Start of Block
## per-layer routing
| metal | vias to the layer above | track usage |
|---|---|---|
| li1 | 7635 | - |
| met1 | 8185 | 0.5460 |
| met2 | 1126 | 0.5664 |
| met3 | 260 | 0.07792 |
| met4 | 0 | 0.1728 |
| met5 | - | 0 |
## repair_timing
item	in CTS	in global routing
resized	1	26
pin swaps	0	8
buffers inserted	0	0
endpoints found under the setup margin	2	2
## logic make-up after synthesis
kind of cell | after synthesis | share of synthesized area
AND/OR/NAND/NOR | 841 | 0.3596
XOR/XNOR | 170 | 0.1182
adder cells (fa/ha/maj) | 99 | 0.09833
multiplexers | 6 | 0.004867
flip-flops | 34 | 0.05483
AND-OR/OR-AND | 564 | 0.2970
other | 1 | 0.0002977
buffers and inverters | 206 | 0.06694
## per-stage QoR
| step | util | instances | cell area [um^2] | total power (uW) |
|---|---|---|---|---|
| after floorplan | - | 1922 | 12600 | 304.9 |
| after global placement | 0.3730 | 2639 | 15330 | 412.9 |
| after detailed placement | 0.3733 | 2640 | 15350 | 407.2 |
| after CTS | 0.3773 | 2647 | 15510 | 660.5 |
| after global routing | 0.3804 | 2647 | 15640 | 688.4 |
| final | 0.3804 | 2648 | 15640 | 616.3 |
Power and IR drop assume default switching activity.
==> ./run.sh <==
#!/bin/bash
# OpenROAD 26Q1-2900-gdf79404cd8, Yosys 0.63+post, stock flow scripts
make -C /OpenROAD-flow-scripts/flow DESIGN_CONFIG=/design/flow/config.mk WORK_HOME=/design/flow/orfs finish
==> ./config.mk <==
export PLATFORM = sky130hd
export DESIGN_NAME = input_logic
export DESIGN_NICKNAME = input_logic
export VERILOG_FILES = /design/flow/design.v
export SDC_FILE = /design/flow/constraint.sdc
export NUM_CORES = 4
export LEC_CHECK = 1
export CORE_AREA = 10 10 70 70
export DIE_AREA = 0 0 80 80
==> ./constraint.sdc <==
current_design input_logic

set clk_period 1.4
set clk_io_pct 0.2

create_clock -name clk0 -period $clk_period [get_ports {clk}]

set non_clock_inputs [all_inputs -no_clocks]
set_input_delay [expr $clk_period * $clk_io_pct] -clock clk0 $non_clock_inputs
set_output_delay [expr $clk_period * $clk_io_pct] -clock clk0 [all_outputs]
End of Block
Of the entries above, repeat exactly the lines between the line with "## repair_timing" and the line with "flip-flops | 34 | 0.05483", inclusive, and no others.

## repair_timing
item	in CTS	in global routing
resized	1	26
pin swaps	0	8
buffers inserted	0	0
endpoints found under the setup margin	2	2
## logic make-up after synthesis
kind of cell | after synthesis | share of synthesized area
AND/OR/NAND/NOR | 841 | 0.3596
XOR/XNOR | 170 | 0.1182
adder cells (fa/ha/maj) | 99 | 0.09833
multiplexers | 6 | 0.004867
flip-flops | 34 | 0.05483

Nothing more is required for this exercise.